Problem details:
Your answer should show every line of the material below that includes "path".
*** Begin section ***
### src/rtl/vgg_pe_pkg.sv
`default_nettype none
// =============================================================================
// vgg_pe_pkg : bf16 field layout, special encodings and pipeline tag type
// Rev 1.0
// =============================================================================
package vgg_pe_pkg;

  localparam logic [15:0] BF16_ZERO    = 16'h0000;
  localparam logic [15:0] BF16_QNAN    = 16'h7FC0;
  localparam logic [7:0]  BF16_EXP_MAX = 8'd255;

  localparam int BF16_SIGN_BIT = 15;
  localparam int BF16_EXP_MSB  = 14;
  localparam int BF16_EXP_LSB  = 7;
  localparam int BF16_MAN_MSB  = 6;
  localparam int BF16_MAN_LSB  = 0;

  localparam int TREE_LAT = 4;

  typedef struct packed {
    logic valid;
    logic first;
    logic last;
  } beat_tag_t;

endpackage
`default_nettype wire

### src/rtl/bf16_adder.sv
`default_nettype none
// =============================================================================
// bf16_adder : combinational bf16 add, RNE with guard/round/sticky, FTZ
// Rev 1.0
// =============================================================================
module bf16_adder
  import vgg_pe_pkg::*;
(
  input  logic [15:0] i_a,
  input  logic [15:0] i_b,
  output logic [15:0] o_sum
);

  logic        w_sa, w_sb, w_s_big;
  logic [7:0]  w_ea, w_eb, w_e_big, w_e_small, w_exp_diff, w_shamt;
  logic [6:0]  w_ma, w_mb, w_m_big, w_m_small, w_m_out;
  logic        w_a_nan, w_b_nan, w_a_inf, w_b_inf, w_a_zero, w_b_zero;
  logic        w_swap, w_res_zero, w_underflow, w_rnd_up;
  logic [10:0] w_big_m, w_aligned, w_norm;
  logic [21:0] w_wide;
  logic [11:0] w_sum;
  logic [3:0]  w_lz;
  logic [9:0]  w_exp, w_exp_rnd;
  logic [8:0]  w_rounded;

  assign w_sa = i_a[BF16_SIGN_BIT];
  assign w_sb = i_b[BF16_SIGN_BIT];
  assign w_ea = i_a[BF16_EXP_MSB:BF16_EXP_LSB];
  assign w_eb = i_b[BF16_EXP_MSB:BF16_EXP_LSB];
  assign w_ma = i_a[BF16_MAN_MSB:BF16_MAN_LSB];
  assign w_mb = i_b[BF16_MAN_MSB:BF16_MAN_LSB];

  // Exponent 0 covers both zero and denormal: denormals flush to zero here.
  assign w_a_zero = (w_ea == 8'd0);
  assign w_b_zero = (w_eb == 8'd0);
  assign w_a_nan  = (w_ea == BF16_EXP_MAX) && (w_ma != 7'd0);
  assign w_b_nan  = (w_eb == BF16_EXP_MAX) && (w_mb != 7'd0);
  assign w_a_inf  = (w_ea == BF16_EXP_MAX) && (w_ma == 7'd0);
  assign w_b_inf  = (w_eb == BF16_EXP_MAX) && (w_mb == 7'd0);

  always_comb begin
    w_swap      = {w_eb, w_mb} > {w_ea, w_ma};
    w_s_big     = w_swap ? w_sb : w_sa;
    w_e_big     = w_swap ? w_eb : w_ea;
    w_e_small   = w_swap ? w_ea : w_eb;
    w_m_big     = w_swap ? w_mb : w_ma;
    w_m_small   = w_swap ? w_ma : w_mb;
    w_exp_diff  = w_e_big - w_e_small;
    w_shamt     = (w_exp_diff > 8'd12) ? 8'd12 : w_exp_diff;
    w_big_m     = {1'b1, w_m_big, 3'b000};
    w_wide      = {1'b1, w_m_small, 3'b000, 11'd0} >> w_shamt;
    // Bits shifted past the guard field collapse into the sticky LSB.
    w_aligned   = {w_wide[21:12], w_wide[11] | (|w_wide[10:0])};
    w_lz        = 4'd0;
    w_underflow = 1'b0;
    w_res_zero  = 1'b0;
    if (w_sa == w_sb) begin
      w_sum = {1'b0, w_big_m} + {1'b0, w_aligned};
      if (w_sum[11]) begin
        w_norm = {w_sum[11:2], w_sum[1] | w_sum[0]};
        w_exp  = {2'b00, w_e_big} + 10'd1;
      end else begin
        w_norm = w_sum[10:0];
        w_exp  = {2'b00, w_e_big};
      end
    end else begin
      w_sum      = {1'b0, w_big_m - w_aligned};
      w_res_zero = (w_sum[10:0] == 11'd0);
      w_lz       = 4'd11;
      for (int i = 0; i < 11; i++) begin
        if (w_sum[i]) w_lz = 4'(10 - i);
      end
      w_norm      = w_sum[10:0] << w_lz;
      w_underflow = ({2'b00, w_e_big} <= {6'd0, w_lz});
      w_exp       = {2'b00, w_e_big} - {6'd0, w_lz};
    end
    w_rnd_up  = w_norm[2] & (w_norm[1] | w_norm[0] | w_norm[3]);
    w_rounded = {1'b0, w_norm[10:3]} + {8'd0, w_rnd_up};
    w_exp_rnd = w_exp + {9'd0, w_rounded[8]};
    w_m_out   = w_rounded[8] ? w_rounded[7:1] : w_rounded[6:0];
  end

  always_comb begin
    if (w_a_nan || w_b_nan || (w_a_inf && w_b_inf && (w_sa != w_sb)))
      o_sum = BF16_QNAN;
    else if (w_a_inf)
      o_sum = {w_sa, BF16_EXP_MAX, 7'd0};
    else if (w_b_inf)
      o_sum = {w_sb, BF16_EXP_MAX, 7'd0};
    else if (w_a_zero && w_b_zero)
      o_sum = BF16_ZERO;
    else if (w_a_zero)
      o_sum = i_b;
    else if (w_b_zero)
      o_sum = i_a;
    else if (w_res_zero || w_underflow)
      o_sum = BF16_ZERO;
    else if (w_exp_rnd >= {2'b00, BF16_EXP_MAX})
      o_sum = {w_s_big, BF16_EXP_MAX, 7'd0};
    else
      o_sum = {w_s_big, w_exp_rnd[7:0], w_m_out};
  end

endmodule
`default_nettype wire

### src/rtl/psum_accumulator.sv
`default_nettype none
// =============================================================================
// psum_accumulator : 9-input bf16 adder tree plus channel accumulator, stallable
// Rev 1.0
// =============================================================================
module psum_accumulator
  import vgg_pe_pkg::*;
#(
  parameter int DATA_WIDTH = 16,
  parameter int NUM_PROD   = 9,
  parameter int CH_WIDTH   = 10
) (
  input  logic                           clk,
  input  logic                           rst_n,
  input  logic [NUM_PROD*DATA_WIDTH-1:0] in_products,
  input  logic                           in_valid,
  output logic                           in_ready,
  input  logic [CH_WIDTH-1:0]            cfg_num_ch,
  output logic [DATA_WIDTH-1:0]          out_psum,
  output logic                           out_valid,
  input  logic                           out_ready
);

  logic [DATA_WIDTH-1:0] w_prod [NUM_PROD];
  logic [15:0]           w_l1 [4];
  logic [15:0]           w_l2 [2];
  logic [15:0]           w_l3, w_l4, w_acc_sum, w_acc_in;
  logic [15:0]           r_l1 [5];
  logic [15:0]           r_l2 [3];
  logic [15:0]           r_l3 [2];
  logic [15:0]           r_l4, r_acc;
  logic [DATA_WIDTH-1:0] r_out_psum;
  logic                  r_out_valid;
  beat_tag_t             r_tag [TREE_LAT];
  logic [CH_WIDTH-1:0]   r_ch_cnt, w_last_idx;
  logic                  w_en, w_first, w_last;

  assign w_en       = !r_out_valid || out_ready;
  assign in_ready   = w_en;
  assign out_valid  = r_out_valid;
  assign out_psum   = r_out_psum;
  assign w_last_idx = (cfg_num_ch == '0) ? '0 : cfg_num_ch - CH_WIDTH'(1);
  assign w_first    = (r_ch_cnt == '0);
  // >= rather than == so a counter left beyond a shrunken config still wraps.
  assign w_last     = (r_ch_cnt >= w_last_idx);

  generate
    for (genvar k = 0; k < NUM_PROD; k++) begin : g_unpack
      assign w_prod[k] = in_products[k*DATA_WIDTH +: DATA_WIDTH];
    end
    for (genvar k = 0; k < 4; k++) begin : g_l1
      bf16_adder u_add (.i_a(w_prod[2*k]), .i_b(w_prod[2*k+1]), .o_sum(w_l1[k]));
    end
    for (genvar k = 0; k < 2; k++) begin : g_l2
      bf16_adder u_add (.i_a(r_l1[2*k]), .i_b(r_l1[2*k+1]), .o_sum(w_l2[k]));
    end
  endgenerate

  bf16_adder u_add_l3  (.i_a(r_l2[0]), .i_b(r_l2[1]), .o_sum(w_l3));
  bf16_adder u_add_l4  (.i_a(r_l3[0]), .i_b(r_l3[1]), .o_sum(w_l4));
  bf16_adder u_add_acc (.i_a(r_acc),   .i_b(r_l4),    .o_sum(w_acc_sum));

  // First beat of a group loads the tree sum as-is so -0/rounding never leak in.
  assign w_acc_in = r_tag[TREE_LAT-1].first ? r_l4 : w_acc_sum;

  always_ff @(posedge clk or negedge rst_n) begin
    if (!rst_n) begin
      r_ch_cnt    <= '0;
      r_acc       <= BF16_ZERO;
      r_out_psum  <= '0;
      r_out_valid <= 1'b0;
      r_l4        <= BF16_ZERO;
      for (int i = 0; i < TREE_LAT; i++) r_tag[i] <= '0;
      for (int i = 0; i < 5; i++) r_l1[i] <= BF16_ZERO;
      for (int i = 0; i < 3; i++) r_l2[i] <= BF16_ZERO;
      for (int i = 0; i < 2; i++) r_l3[i] <= BF16_ZERO;
    end else if (w_en) begin
      if (in_valid) r_ch_cnt <= w_last ? '0 : r_ch_cnt + CH_WIDTH'(1);
      r_tag[0] <= '{valid: in_valid, first: w_first, last: w_last};
      for (int i = 1; i < TREE_LAT; i++) r_tag[i] <= r_tag[i-1];

      for (int i = 0; i < 4; i++) r_l1[i] <= w_l1[i];
      r_l1[4] <= w_prod[NUM_PROD-1];
      r_l2[0] <= w_l2[0];
      r_l2[1] <= w_l2[1];
      r_l2[2] <= r_l1[4];
      r_l3[0] <= w_l3;
      r_l3[1] <= r_l2[2];
      r_l4    <= w_l4;

      r_out_valid <= r_tag[TREE_LAT-1].valid && r_tag[TREE_LAT-1].last;
      if (r_tag[TREE_LAT-1].valid) begin
        if (r_tag[TREE_LAT-1].last) begin
          r_out_psum <= w_acc_in;
          r_acc      <= BF16_ZERO;
        end else begin
          r_acc <= w_acc_in;
        end
      end
    end
  end

endmodule
`default_nettype wire
<file path="src/rtl/rca_pkg.sv">
// Shared constants and result type for the ripple-carry adder.
package rca_pkg;

  localparam int RCA_DEFAULT_WIDTH = 4;

  // {cout, sum} at the default operand width.
  typedef logic [RCA_DEFAULT_WIDTH:0] rca_result_t;

endpackage

</file>
<file path="src/rtl/full_adder.sv">
// Single-bit full-adder cell; one instance per bit of the ripple chain.
module full_adder (
  input  logic a,
  input  logic b,
  input  logic cin,
  output logic s,
  output logic cout
);

  assign s    = a ^ b ^ cin;
  assign cout = (a & b) | (cin & (a ^ b));

endmodule

</file>
<file path="src/rtl/ripple_carry_adder.sv">
// Ripple-carry adder with a combinational result and a one-cycle registered copy.
// Define RCA_OVF_EN to add two's-complement overflow outputs ovf/ovf_q.
module ripple_carry_adder
  import rca_pkg::*;
#(
  parameter int WIDTH = RCA_DEFAULT_WIDTH
) (
  input  logic             clk,
  input  logic             rst_n,
  input  logic [WIDTH-1:0] a,
  input  logic [WIDTH-1:0] b,
  input  logic             cin,
  input  logic             in_valid,
  output logic [WIDTH-1:0] sum,
  output logic             cout,
  output logic [WIDTH-1:0] sum_q,
  output logic             cout_q,
  output logic             out_valid
`ifdef RCA_OVF_EN
  ,
  output logic             ovf,
  output logic             ovf_q
`endif
);

  // carry[i] enters bit i; carry[WIDTH] is the final carry out.
  logic [WIDTH:0] carry;

  assign carry[0] = cin;

  for (genvar i = 0; i < WIDTH; i++) begin : g_cell
    full_adder u_fa (
      .a   (a[i]),
      .b   (b[i]),
      .cin (carry[i]),
      .s   (sum[i]),
      .cout(carry[i+1])
    );
  end

  assign cout = carry[WIDTH];

  // NOTE: non-blocking assignments keep every register sampling pre-edge values.
  always_ff @(posedge clk or negedge rst_n) begin
    if (!rst_n) begin
      sum_q     <= '0;
      cout_q    <= 1'b0;
      out_valid <= 1'b0;
    end else begin
      out_valid <= in_valid;
      if (in_valid) begin
        sum_q  <= sum;
        cout_q <= cout;
      end
    end
  end

`ifdef RCA_OVF_EN
  // Signed overflow: carry into the sign bit disagrees with carry out of it.
  assign ovf = carry[WIDTH-1] ^ carry[WIDTH];

  always_ff @(posedge clk or negedge rst_n) begin
    if (!rst_n) begin
      ovf_q <= 1'b0;
    end else if (in_valid) begin
      ovf_q <= ovf;
    end
  end
`endif

endmodule

</file>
*** End section ***
Exercise result:
<file path="src/rtl/rca_pkg.sv">
<file path="src/rtl/full_adder.sv">
<file path="src/rtl/ripple_carry_adder.sv">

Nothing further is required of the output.